Electroencephalogram Signal Processing with Independent Component Analysis and Cognitive Stress Classification using Convolutional Neural Networks

TL;DR

This paper presents a method combining ICA and cross-correlation for EEG signal denoising, followed by CNN-based classification of cognitive stress levels, improving signal clarity and stress detection accuracy.

Contribution

It introduces a novel ICA-based denoising approach that reduces artifact effects without significant data loss, enhancing EEG analysis for stress classification.

Findings

Effective removal of EOG artifacts with minimal EEG data loss

Increased SNR after denoising improves signal quality

CNN accurately classifies stress levels from cleaned EEG signals

Abstract

Electroencephalogram (EEG) is the recording which is the result due to the activity of bio-electrical signals that is acquired from electrodes placed on the scalp. In Electroencephalogram signal(EEG) recordings, the signals obtained are contaminated predominantly by the Electrooculogram(EOG) signal. Since this artifact has higher magnitude compared to EEG signals, these noise signals have to be removed in order to have a better understanding regarding the functioning of a human brain for applications such as medical diagnosis. This paper proposes an idea of using Independent Component Analysis(ICA) along with cross-correlation to de-noise EEG signal. This is done by selecting the component based on the cross-correlation coefficient with a threshold value and reducing its effect instead of zeroing it out completely, thus reducing the information loss.
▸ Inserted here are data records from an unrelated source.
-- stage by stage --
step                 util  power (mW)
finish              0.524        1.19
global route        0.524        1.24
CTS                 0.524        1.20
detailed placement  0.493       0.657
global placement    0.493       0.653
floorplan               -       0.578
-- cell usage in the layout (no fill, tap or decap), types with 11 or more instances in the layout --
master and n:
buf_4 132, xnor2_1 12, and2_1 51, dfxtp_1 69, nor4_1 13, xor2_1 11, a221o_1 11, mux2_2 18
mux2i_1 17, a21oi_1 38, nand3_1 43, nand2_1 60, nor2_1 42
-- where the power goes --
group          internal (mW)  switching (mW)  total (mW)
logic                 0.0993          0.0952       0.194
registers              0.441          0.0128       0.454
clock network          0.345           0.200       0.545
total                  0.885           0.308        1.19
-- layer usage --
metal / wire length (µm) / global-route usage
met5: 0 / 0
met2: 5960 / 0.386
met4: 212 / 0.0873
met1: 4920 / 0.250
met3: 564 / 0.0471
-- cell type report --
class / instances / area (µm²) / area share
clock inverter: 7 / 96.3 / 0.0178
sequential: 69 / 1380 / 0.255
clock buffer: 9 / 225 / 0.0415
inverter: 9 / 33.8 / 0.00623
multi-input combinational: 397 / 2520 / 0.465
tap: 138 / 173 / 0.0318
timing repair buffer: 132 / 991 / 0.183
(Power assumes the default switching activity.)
$ cat src/rtl/lc3b_types_pkg.sv
// Shared LC-3b cache types plus the L2 line responder's beat type and state encoding.
package lc3b_types;

  localparam int unsigned LC3B_WORD_W           = 16;
  localparam int unsigned LC3B_LINE_W           = 128;
  localparam int unsigned LC3B_BEAT_W           = 32;
  localparam int unsigned LC3B_BEATS            = 4;
  localparam int unsigned LC3B_LINE_OFFSET_BITS = 4;

  typedef logic [LC3B_WORD_W-1:0] lc3b_word;
  typedef logic [LC3B_LINE_W-1:0] lc3b_line;
  typedef logic [LC3B_BEAT_W-1:0] lc3b_beat;

  typedef enum logic [2:0] {
    IDLE    = 3'd0,
    RD_BEAT = 3'd1,
    RD_GAP  = 3'd2,
    WR_BEAT = 3'd3,
    WR_GAP  = 3'd4,
    DONE    = 3'd5
  } l2_resp_state_e;

endpackage

$ cat src/rtl/line_beat_buffer.sv
// One cache line of storage, written whole or one beat at a time, read one beat at a time.
module line_beat_buffer
  import lc3b_types::*;
#(
  parameter int unsigned BEATS  = LC3B_BEATS,
  parameter int unsigned BEAT_W = LC3B_BEAT_W,
  localparam int unsigned IDX_W = $clog2(BEATS)
) (
  input  logic              clk,
  input  logic              reset,
  input  logic              i_clear,
  input  logic              i_load,
  input  lc3b_line          i_line,
  input  logic              i_insert,
  input  logic [IDX_W-1:0]  i_ins_idx,
  input  logic [BEAT_W-1:0] i_beat,
  input  logic [IDX_W-1:0]  i_sel_idx,
  output lc3b_line          o_line_nxt_c,
  output logic [BEAT_W-1:0] o_sel_beat_c
);

  lc3b_line r_line;
  lc3b_line w_line_nxt;

  // Next line value: clear beats load, load beats insert.
  always_comb begin
    w_line_nxt = r_line;
    if (i_clear) begin
      w_line_nxt = '0;
    end else if (i_load) begin
      w_line_nxt = i_line;
    end else if (i_insert) begin
      w_line_nxt[32'(i_ins_idx) * BEAT_W +: BEAT_W] = i_beat;
    end
  end

  // Line storage register.
  always_ff @(posedge clk) begin
    if (reset) begin
      r_line <= '0;
    end else begin
      r_line <= w_line_nxt;
    end
  end

  assign o_line_nxt_c = w_line_nxt;
  assign o_sel_beat_c = r_line[32'(i_sel_idx) * BEAT_W +: BEAT_W];

endmodule
$ cat config.mk
export PLATFORM = sky130hd
export DESIGN_NAME = ysyx_25040101_alu_seq
export DESIGN_NICKNAME = d
export VERILOG_FILES = /design/src/rtl/ysyx_25040101_alu_seq.sv
export SDC_FILE = /design/constraint.sdc
export NUM_CORES = 1
export LEC_CHECK = 0
export CAP_MARGIN = 20
export CORE_UTILIZATION = 40
export CTS_CLUSTER_DIAMETER = 40
export DETAILED_ROUTE_END_ITERATION = 12
export PLACE_DENSITY = 0.69
export SETUP_SLACK_MARGIN = 0.02
export SYNTH_ARGS = -nofsm -noshare
export SYNTH_HDL_FRONTEND = slang
export SYNTH_SLANG_ARGS = --single-unit
$ cat constraint.sdc
create_clock -name clk -period 2.85 [get_ports clk]
set_clock_uncertainty 0.2 [all_clocks]
set_input_delay 0.57 -clock clk [delete_from_list [all_inputs] [get_ports clk]]
set_output_delay 0.57 -clock clk [all_outputs]
set_load 0.03 [all_outputs]
--- src/rtl/ucsbece154a_mmio_responder.sv ---
// Memory-mapped output FIFO on the MIPS data-memory port: stores to DATA enqueue words
// for a valid/ready consumer; STAT, CYCLE and DROP are readable through the same window.
module ucsbece154a_mmio_responder #(
    parameter logic [31:0] BASE_ADDR = 32'hFFFF_0000,
    parameter int unsigned DEPTH     = 8,
    parameter int unsigned CNT_W     = 32
) (
    input  logic        clk,
    input  logic        reset,
    input  logic [31:0] a_i,
    input  logic [31:0] wd_i,
    input  logic        we_i,
    output logic [31:0] rd_o,
    output logic        sel_o,
    output logic [31:0] out_data_o,
    output logic        out_valid_o,
    input  logic        out_ready_i
);

    localparam int unsigned PTR_W = (DEPTH > 1) ? $clog2(DEPTH) : 1;
    localparam int unsigned FILL_W = $clog2(DEPTH + 1);

    typedef enum logic [1:0] {
        OFF_DATA  = 2'd0,
        OFF_STAT  = 2'd1,
        OFF_CYCLE = 2'd2,
        OFF_DROP  = 2'd3
    } off_e;

    logic [31:0]       mem_q [DEPTH];
    logic [PTR_W-1:0]  wr_ptr_q, wr_ptr_d;
    logic [PTR_W-1:0]  rd_ptr_q, rd_ptr_d;
    logic [FILL_W-1:0] count_q, count_d;
    logic [CNT_W-1:0]  cycle_q, cycle_d;
    logic [CNT_W-1:0]  drop_q, drop_d;

    off_e        off_c;
    logic        empty_c, full_c;
    logic        push_req_c, push_acc_c, pop_c, drop_c;
    logic        clr_cycle_c, clr_drop_c;
    logic [31:0] head_c;
    logic [1:0]  unused_c;

    assign unused_c    = a_i[1:0];
    assign off_c       = off_e'(a_i[3:2]);
    assign sel_o       = (a_i[31:4] == BASE_ADDR[31:4]);
    assign empty_c     = (count_q == '0);
    assign full_c      = (count_q == FILL_W'(DEPTH));
    assign head_c      = empty_c ? 32'd0 : mem_q[rd_ptr_q];
    assign out_valid_o = ~empty_c;
    assign out_data_o  = head_c;

    // Store decode and FIFO accept; a full FIFO still accepts when the head leaves this cycle
    always_comb begin
        push_req_c  = we_i & sel_o & (off_c == OFF_DATA);
        clr_cycle_c = we_i & sel_o & (off_c == OFF_CYCLE);
        clr_drop_c  = we_i & sel_o & (off_c == OFF_DROP);
        pop_c       = ~empty_c & out_ready_i;
        push_acc_c  = push_req_c & (~full_c | pop_c);
        drop_c      = push_req_c & ~push_acc_c;
    end

    // Next-state for pointers and counters
    always_comb begin
        wr_ptr_d = wr_ptr_q;
        rd_ptr_d = rd_ptr_q;
        count_d  = count_q;
        cycle_d  = cycle_q + CNT_W'(1);
        drop_d   = drop_q;

        if (push_acc_c) begin
            wr_ptr_d = (wr_ptr_q == PTR_W'(DEPTH - 1)) ? '0 : wr_ptr_q + PTR_W'(1);
        end
        if (pop_c) begin
            rd_ptr_d = (rd_ptr_q == PTR_W'(DEPTH - 1)) ? '0 : rd_ptr_q + PTR_W'(1);
        end
        case ({push_acc_c, pop_c})
            2'b10:   count_d = count_q + FILL_W'(1);
            2'b01:   count_d = count_q - FILL_W'(1);
            default: count_d = count_q;
        endcase

        if (clr_cycle_c) begin
            cycle_d = '0;
        end
        if (clr_drop_c) begin
            drop_d = '0;
        end else if (drop_c && (drop_q != '1)) begin
            drop_d = drop_q + CNT_W'(1);
        end
    end

    always_ff @(posedge clk) begin
        if (reset) begin
            wr_ptr_q <= '0;
            rd_ptr_q <= '0;
            count_q  <= '0;
            cycle_q  <= '0;
            drop_q   <= '0;
        end else begin
            wr_ptr_q <= wr_ptr_d;
            rd_ptr_q <= rd_ptr_d;
            count_q  <= count_d;
            cycle_q  <= cycle_d;
            drop_q   <= drop_d;
        end
    end

    // Storage needs no reset: entries are only visible between rd and wr pointers
    always_ff @(posedge clk) begin
        if (!reset && push_acc_c) begin
            mem_q[wr_ptr_q] <= wd_i;
        end
    end

    // Combinational load path, matching single-cycle lw timing
    always_comb begin
        rd_o = 32'd0;
        if (sel_o) begin
            case (off_c)
                OFF_DATA:  rd_o = head_c;
                OFF_STAT:  rd_o = {16'd0, 8'(count_q), 6'd0, empty_c, full_c};
                OFF_CYCLE: rd_o = 32'(cycle_q);
                OFF_DROP:  rd_o = 32'(drop_q);
                default:   rd_o = 32'd0;
            endcase
        end
    end

endmodule
--- config.mk ---
export PLATFORM = sky130hd
export DESIGN_NAME = ucsbece154a_mmio_responder
export DESIGN_NICKNAME = d
export VERILOG_FILES = /design/src/rtl/ucsbece154a_mmio_responder.sv
export SDC_FILE = /design/constraint.sdc
export NUM_CORES = 1
export LEC_CHECK = 0
export ABC_AREA = 1
export CAP_MARGIN = 20
export CORE_AREA = 2 2 184 168
export CTS_BUF_LIST = sky130_fd_sc_hd__clkbuf_16
export DETAILED_ROUTE_END_ITERATION = 7
export DIE_AREA = 0 0 186 170
export GPL_TIMING_DRIVEN = 0
export PLACE_DENSITY = 0.76
export SYNTH_ARGS = -nofsm -noshare
export SYNTH_HDL_FRONTEND = slang
export SYNTH_SLANG_ARGS = --single-unit
--- constraint.sdc ---
create_clock -name clk -period 2.8 [get_ports clk]
set_input_delay 0.28 -clock clk [delete_from_list [all_inputs] [get_ports clk]]
set_output_delay 0.28 -clock clk [all_outputs]
set_load 0.03 [all_outputs]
The results of the recorded data show that this algorithm can eliminate the EOG signal artifact with little loss in EEG data. The denoising is verified by an increase in SNR value and the decrease in cross-correlation coefficient value. The denoised signals are used to train an Artificial Neural Network(ANN) which would examine the features of the input EEG signal and predict the stress levels of the individual.